Though today’s seafarers have access to many more sources of meteorological data, and many radio listeners famously use the late-night incantatory broadcast – never more than 380 words, and always following the same strict format – for soporific rather than navigational purposes, the broadcasts still fulfil a vital safety role.

Peter Dawes, lifesaving services manager at the RNLI, said: “[It] is an excellent source of information, and a vital tool in helping people make critical safety decisions at the coast and at sea. We urge everyone to check the weather before heading to the coast, in order to stay safe.”

A century and a half ago, the shipping forecast was the most practical application of the techniques of weather forecasting pioneered by Robert FitzRoy, vice-admiral and founder of the Met Office, a few years earlier.

A disastrous storm off the coast of North Wales, in 1859, in which the Royal Charter steam clipper foundered along with more than 130 other ships, with the loss of 800 lives, led the naval scientist to start publishing a tentative series of weather forecasts from 1861.

FitzRoy, the captain of HMS Beagle, on which Charles Darwin made the voyages that led to his theory of evolution, was one of the fathers of modern weather forecasting, rightly foreseeing that new technology, including improved communications and observations, would render accurate predictions of the weather possible. But he was ridiculed for years for his efforts, and his petitions to the Board of Trade for public support went unanswered. Discouraged by the response, and having exhausted his fortune in attempting to set up a regular forecasting service, he killed himself in 1865.
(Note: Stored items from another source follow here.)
`src/rtl/multicycle_cu_if.sv`:
```
// rtl/multicycle_cu_if.sv - shared memory port handshake between the control unit and memory
interface multicycle_cu_if;
  logic mem_ready;
  logic MemRead;
  logic MemWrite;
  logic IorD;

  modport master (input mem_ready, output MemRead, output MemWrite, output IorD);
  modport slave  (output mem_ready, input MemRead, input MemWrite, input IorD);
endinterface

```
`src/rtl/multicycle_cu.sv`:
```
// rtl/multicycle_cu.sv - multi-cycle MIPS control unit FSM; MULTICYCLE_CU_ILLEGAL_TRAP_EN traps unknown instructions
module multicycle_cu #(
  parameter int ALUOP_W       = 5,
  parameter int MULDIV_CYCLES = 4,
  parameter int MEM_TIMEOUT   = 15
) (
  input  logic               clk,
  input  logic               rst,
  input  logic [5:0]         opcode,
  input  logic [5:0]         func,
  input  logic               alu_zero,
  multicycle_cu_if.master    mem,
  output logic               PCWrite,
  output logic               IRWrite,
  output logic               MemToReg,
  output logic               RegDest,
  output logic               RegWrite,
  output logic               Link,
  output logic               ALUsrc,
  output logic [ALUOP_W-1:0] ALUOp,
  output logic               Jump,
  output logic               JumpReg,
  output logic               Branch,
  output logic               SignExtend,
  output logic               Halted,
  output logic               busy
`ifdef MULTICYCLE_CU_ILLEGAL_TRAP_EN
  ,
  output logic               exc_pulse
`endif
);

  // ALU operation codes shared with the ALU
  localparam logic [ALUOP_W-1:0] ALU_ADD   = ALUOP_W'(0);
  localparam logic [ALUOP_W-1:0] ALU_ADDU  = ALUOP_W'(1);
  localparam logic [ALUOP_W-1:0] ALU_SUB   = ALUOP_W'(2);
  localparam logic [ALUOP_W-1:0] ALU_SUBU  = ALUOP_W'(3);
  localparam logic [ALUOP_W-1:0] ALU_AND   = ALUOP_W'(4);
  localparam logic [ALUOP_W-1:0] ALU_OR    = ALUOP_W'(5);
  localparam logic [ALUOP_W-1:0] ALU_XOR   = ALUOP_W'(6);
  localparam logic [ALUOP_W-1:0] ALU_NOR   = ALUOP_W'(7);
  localparam logic [ALUOP_W-1:0] ALU_SLT   = ALUOP_W'(8);
  localparam logic [ALUOP_W-1:0] ALU_SLTU  = ALUOP_W'(9);
  localparam logic [ALUOP_W-1:0] ALU_SLL   = ALUOP_W'(10);
  localparam logic [ALUOP_W-1:0] ALU_SRL   = ALUOP_W'(11);
  localparam logic [ALUOP_W-1:0] ALU_SRA   = ALUOP_W'(12);
  localparam logic [ALUOP_W-1:0] ALU_LUI   = ALUOP_W'(13);
  localparam logic [ALUOP_W-1:0] ALU_MULT  = ALUOP_W'(14);
  localparam logic [ALUOP_W-1:0] ALU_MULTU = ALUOP_W'(15);
  localparam logic [ALUOP_W-1:0] ALU_DIV   = ALUOP_W'(16);
  localparam logic [ALUOP_W-1:0] ALU_DIVU  = ALUOP_W'(17);
  // Branch compares: the ALU result is zero exactly when the branch is taken
  localparam logic [ALUOP_W-1:0] ALU_SEQ   = ALUOP_W'(18);
  localparam logic [ALUOP_W-1:0] ALU_SGTZ  = ALUOP_W'(19);
  localparam logic [ALUOP_W-1:0] ALU_SLEZ  = ALUOP_W'(20);

  localparam logic [5:0] OP_RTYPE = 6'b000000;
  localparam logic [5:0] OP_J     = 6'b000010;
  localparam logic [5:0] OP_JAL   = 6'b000011;
  localparam logic [5:0] OP_BEQ   = 6'b000100;
  localparam logic [5:0] OP_BNE   = 6'b000101;
  localparam logic [5:0] OP_BLEZ  = 6'b000110;
  localparam logic [5:0] OP_BGTZ  = 6'b000111;
  localparam logic [5:0] OP_ADDI  = 6'b001000;
  localparam logic [5:0] OP_ADDIU = 6'b001001;
  localparam logic [5:0] OP_SLTI  = 6'b001010;
  localparam logic [5:0] OP_ANDI  = 6'b001100;
  localparam logic [5:0] OP_ORI   = 6'b001101;
  localparam logic [5:0] OP_XORI  = 6'b001110;
  localparam logic [5:0] OP_LUI   = 6'b001111;
  localparam logic [5:0] OP_LW    = 6'b100011;
  localparam logic [5:0] OP_SW    = 6'b101011;

  localparam int WAIT_W = (MEM_TIMEOUT < 1) ? 1 : $clog2(MEM_TIMEOUT + 1);
  localparam int CNT_W  = (MULDIV_CYCLES < 2) ? 1 : $clog2(MULDIV_CYCLES);

  typedef enum logic [2:0] {
    S_FETCH, S_DECODE, S_EXEC, S_MEM, S_WB, S_HALT, S_TRAP
  } state_t;

  typedef enum logic [3:0] {
    C_RALU, C_MULDIV, C_IALU, C_LW, C_SW, C_BR, C_J, C_JR, C_JAL, C_BAD
  } cls_t;

  state_t             state_q, state_d;
  logic [WAIT_W-1:0]  wait_q, wait_d, wait_inc;
  logic [CNT_W-1:0]   cnt_q, cnt_d;
  logic [5:0]         op_q, op_d, fn_q, fn_d;
  logic               wait_hit;

  cls_t               cls;
  logic [ALUOP_W-1:0] dec_aop;
  logic               dec_sx;

  logic o_pcw, o_irw, o_iord, o_mr, o_mw, o_m2r, o_rd, o_rw, o_link;
  logic o_src, o_j, o_jr, o_br, o_sx, o_halt;
  logic [ALUOP_W-1:0] o_aop;
`ifdef MULTICYCLE_CU_ILLEGAL_TRAP_EN
  logic o_exc;
`endif

  assign wait_inc = wait_q + WAIT_W'(1);
  assign wait_hit = (MEM_TIMEOUT != 0) && (wait_inc == WAIT_W'(MEM_TIMEOUT));

  // Classify the latched instruction and pick its ALU operation
  always_comb begin
    cls     = C_BAD;
    dec_aop = ALU_ADD;
    dec_sx  = 1'b0;
    case (op_q)
      OP_RTYPE: begin
        cls = C_RALU;
        case (fn_q)
          6'b100000: dec_aop = ALU_ADD;
          6'b100001: dec_aop = ALU_ADDU;
          6'b100010: dec_aop = ALU_SUB;
          6'b100011: dec_aop = ALU_SUBU;
          6'b100100: dec_aop = ALU_AND;
          6'b100101: dec_aop = ALU_OR;
          6'b100110: dec_aop = ALU_XOR;
          6'b100111: dec_aop = ALU_NOR;
          6'b101010: dec_aop = ALU_SLT;
          6'b101011: dec_aop = ALU_SLTU;
          6'b000000: dec_aop = ALU_SLL;
          6'b000010: dec_aop = ALU_SRL;
          6'b000011: dec_aop = ALU_SRA;
          6'b011000: begin cls = C_MULDIV; dec_aop = ALU_MULT;  end
          6'b011001: begin cls = C_MULDIV; dec_aop = ALU_MULTU; end
          6'b011010: begin cls = C_MULDIV; dec_aop = ALU_DIV;   end
          6'b011011: begin cls = C_MULDIV; dec_aop = ALU_DIVU;  end
          6'b001000: cls = C_JR;
          default:   cls = C_BAD;
        endcase
      end
      OP_ADDI:  begin cls = C_IALU; dec_aop = ALU_ADD;  dec_sx = 1'b1; end
      OP_ADDIU: begin cls = C_IALU; dec_aop = ALU_ADDU; end
      OP_SLTI:  begin cls = C_IALU; dec_aop = ALU_SLT;  dec_sx = 1'b1; end
      OP_ANDI:  begin cls = C_IALU; dec_aop = ALU_AND;  end
      OP_ORI:   begin cls = C_IALU; dec_aop = ALU_OR;   end
      OP_XORI:  begin cls = C_IALU; dec_aop = ALU_XOR;  end
      OP_LUI:   begin cls = C_IALU; dec_aop = ALU_LUI;  dec_sx = 1'b1; end
      OP_LW:    begin cls = C_LW;   dec_aop = ALU_ADD;  dec_sx = 1'b1; end
      OP_SW:    begin cls = C_SW;   dec_aop = ALU_ADD;  dec_sx = 1'b1; end
      OP_BEQ:   begin cls = C_BR;   dec_aop = ALU_SUB;  dec_sx = 1'b1; end
      OP_BNE:   begin cls = C_BR;   dec_aop = ALU_SEQ;  dec_sx = 1'b1; end
      OP_BLEZ:  begin cls = C_BR;   dec_aop = ALU_SGTZ; dec_sx = 1'b1; end
      OP_BGTZ:  begin cls = C_BR;   dec_aop = ALU_SLEZ; dec_sx = 1'b1; end
      OP_J:     cls = C_J;
      OP_JAL:   cls = C_JAL;
      default:  cls = C_BAD;
    endcase
  end

  // Next state, counters and raw control outputs from state plus latched instruction
  always_comb begin
    state_d = state_q;
    wait_d  = '0;
    cnt_d   = cnt_q;
    op_d    = op_q;
    fn_d    = fn_q;
    o_pcw = 1'b0; o_irw = 1'b0; o_iord = 1'b0; o_mr  = 1'b0; o_mw   = 1'b0;
    o_m2r = 1'b0; o_rd  = 1'b0; o_rw   = 1'b0; o_link = 1'b0; o_src = 1'b0;
    o_j   = 1'b0; o_jr  = 1'b0; o_br   = 1'b0; o_sx  = 1'b0; o_halt = 1'b0;
    o_aop = '0;
`ifdef MULTICYCLE_CU_ILLEGAL_TRAP_EN
    o_exc = 1'b0;
`endif
    case (state_q)
      S_FETCH: begin
        o_mr = 1'b1;
        if (mem.mem_ready) begin
          o_irw   = 1'b1;
          o_pcw   = 1'b1;
          op_d    = opcode;
          fn_d    = func;
          state_d = S_DECODE;
        end else if (wait_hit) begin
          state_d = S_HALT;
        end else begin
          wait_d = wait_inc;
        end
      end
      S_DECODE: begin
        cnt_d = CNT_W'(MULDIV_CYCLES - 1);
`ifdef MULTICYCLE_CU_ILLEGAL_TRAP_EN
        state_d = (cls == C_BAD) ? S_TRAP : S_EXEC;
`else
        state_d = (cls == C_BAD) ? S_HALT : S_EXEC;
`endif
      end
      S_EXEC: begin
        case (cls)
          C_RALU:       begin o_rd = 1'b1; o_aop = dec_aop; state_d = S_WB; end
          C_MULDIV: begin
            o_rd  = 1'b1;
            o_aop = dec_aop;
            if (cnt_q == '0) state_d = S_WB;
            else             cnt_d = cnt_q - CNT_W'(1);
          end
          C_IALU:       begin o_src = 1'b1; o_sx = dec_sx; o_aop = dec_aop; state_d = S_WB; end
          C_LW, C_SW:   begin o_src = 1'b1; o_sx = 1'b1; o_aop = ALU_ADD; state_d = S_MEM; end
          C_BR: begin
            o_br    = 1'b1;
            o_sx    = 1'b1;
            o_aop   = dec_aop;
            o_pcw   = alu_zero;
            state_d = S_FETCH;
          end
          C_J:          begin o_j = 1'b1; o_pcw = 1'b1; state_d = S_FETCH; end
          C_JR:         begin o_j = 1'b1; o_jr = 1'b1; o_pcw = 1'b1; state_d = S_FETCH; end
          C_JAL:        begin o_j = 1'b1; o_pcw = 1'b1; o_rw = 1'b1; state_d = S_FETCH; end
          default:      state_d = S_FETCH;
        endcase
      end
      S_MEM: begin
        o_iord = 1'b1;
        o_mr   = (cls == C_LW);
        o_mw   = (cls != C_LW);
        if (mem.mem_ready)  state_d = (cls == C_LW) ? S_WB : S_FETCH;
        else if (wait_hit) state_d = S_HALT;
        else               wait_d = wait_inc;
      end
      S_WB: begin
        // Link marks an ALU-sourced writeback; loads take the memory path instead
        o_rw    = 1'b1;
        o_m2r   = (cls == C_LW);
        o_link  = (cls != C_LW);
        o_rd    = (cls == C_RALU) || (cls == C_MULDIV);
        state_d = S_FETCH;
      end
      S_HALT: o_halt = 1'b1;
`ifdef MULTICYCLE_CU_ILLEGAL_TRAP_EN
      S_TRAP: begin
        o_pcw   = 1'b1;
        o_j     = 1'b1;
        o_exc   = 1'b1;
        state_d = S_FETCH;
      end
`endif
      default: state_d = S_FETCH;
    endcase
  end

  // State, wait/muldiv counters and latched instruction fields
  always_ff @(posedge clk) begin
    if (rst) begin
      state_q <= S_FETCH;
      wait_q  <= '0;
      cnt_q   <= '0;
      op_q    <= '0;
      fn_q    <= '0;
    end else begin
      state_q <= state_d;
      wait_q  <= wait_d;
      cnt_q   <= cnt_d;
      op_q    <= op_d;
      fn_q    <= fn_d;
    end
  end

  // Every output is forced low while reset is held so an abandoned access never strobes
  assign PCWrite      = o_pcw  & ~rst;
  assign IRWrite      = o_irw  & ~rst;
  assign mem.IorD     = o_iord & ~rst;
  assign mem.MemRead  = o_mr   & ~rst;
  assign mem.MemWrite = o_mw   & ~rst;
  assign MemToReg     = o_m2r  & ~rst;
  assign RegDest      = o_rd   & ~rst;
  assign RegWrite     = o_rw   & ~rst;
  assign Link         = o_link & ~rst;
  assign ALUsrc       = o_src  & ~rst;
  assign ALUOp        = rst ? '0 : o_aop;
  assign Jump         = o_j    & ~rst;
  assign JumpReg      = o_jr   & ~rst;
  assign Branch       = o_br   & ~rst;
  assign SignExtend   = o_sx   & ~rst;
  assign Halted       = o_halt & ~rst;
  assign busy         = (state_q != S_FETCH) & ~rst;
`ifdef MULTICYCLE_CU_ILLEGAL_TRAP_EN
  assign exc_pulse    = o_exc  & ~rst;
`endif

endmodule

```
`src/flat_wrapper.sv`:
```
// flat-port wrapper written by rule: the top's interface ports become plain ports
module multicycle_cu_flat 
#(
  parameter int ALUOP_W       = 5,
  parameter int MULDIV_CYCLES = 4,
  parameter int MEM_TIMEOUT   = 15
)
  (clk, rst, opcode, func, alu_zero, PCWrite, IRWrite, MemToReg, RegDest, RegWrite, Link, ALUsrc, ALUOp, Jump, JumpReg, Branch, SignExtend, Halted, busy, mem_mem_ready, mem_MemRead, mem_MemWrite, mem_IorD);
  multicycle_cu_if mem_i ();
  input  logic clk;
  input  logic rst;
  input  logic [5:0] opcode;
  input  logic [5:0] func;
  input  logic alu_zero;
  output logic PCWrite;
  output logic IRWrite;
  output logic MemToReg;
  output logic RegDest;
  output logic RegWrite;
  output logic Link;
  output logic ALUsrc;
  output logic [ALUOP_W-1:0] ALUOp;
  output logic Jump;
  output logic JumpReg;
  output logic Branch;
  output logic SignExtend;
  output logic Halted;
  output logic busy;
  input wire logic [$bits(mem_i.mem_ready)-1:0] mem_mem_ready;
  output wire logic [$bits(mem_i.MemRead)-1:0] mem_MemRead;
  output wire logic [$bits(mem_i.MemWrite)-1:0] mem_MemWrite;
  output wire logic [$bits(mem_i.IorD)-1:0] mem_IorD;
  assign mem_i.mem_ready = mem_mem_ready;
  assign mem_MemRead = mem_i.MemRead;
  assign mem_MemWrite = mem_i.MemWrite;
  assign mem_IorD = mem_i.IorD;
  multicycle_cu #(.ALUOP_W(ALUOP_W), .MULDIV_CYCLES(MULDIV_CYCLES), .MEM_TIMEOUT(MEM_TIMEOUT)) u_core (.clk(clk), .rst(rst), .opcode(opcode), .func(func), .alu_zero(alu_zero), .mem(mem_i), .PCWrite(PCWrite), .IRWrite(IRWrite), .MemToReg(MemToReg), .RegDest(RegDest), .RegWrite(RegWrite), .Link(Link), .ALUsrc(ALUsrc), .ALUOp(ALUOp), .Jump(Jump), .JumpReg(JumpReg), .Branch(Branch), .SignExtend(SignExtend), .Halted(Halted), .busy(busy));
endmodule
```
After his death, the regular forecasts he initiated ceased, but public outcry led to their reinstatement in 1867 as a safety tool for mariners, and they have continued with occasional modifications ever since.

FitzRoy is now commemorated in every shipping forecast as a sea area was named after him in 2002. This caused its own consternation on introduction, nearly on a par with that currently surrounding Big Ben, because FitzRoy replaced the long-standing and sonorous Finisterre, an area of sea close to similarly named areas of the French and Spanish maritime areas.

The shipping forecast is now 93% accurate overall, and the forecast for inshore waters is about 97% accurate. Wind direction is not always as easy to get right as wind speed, with about 80% accuracy and more than 90% respectively, while about 15% of gale warnings turn out to be false alarms.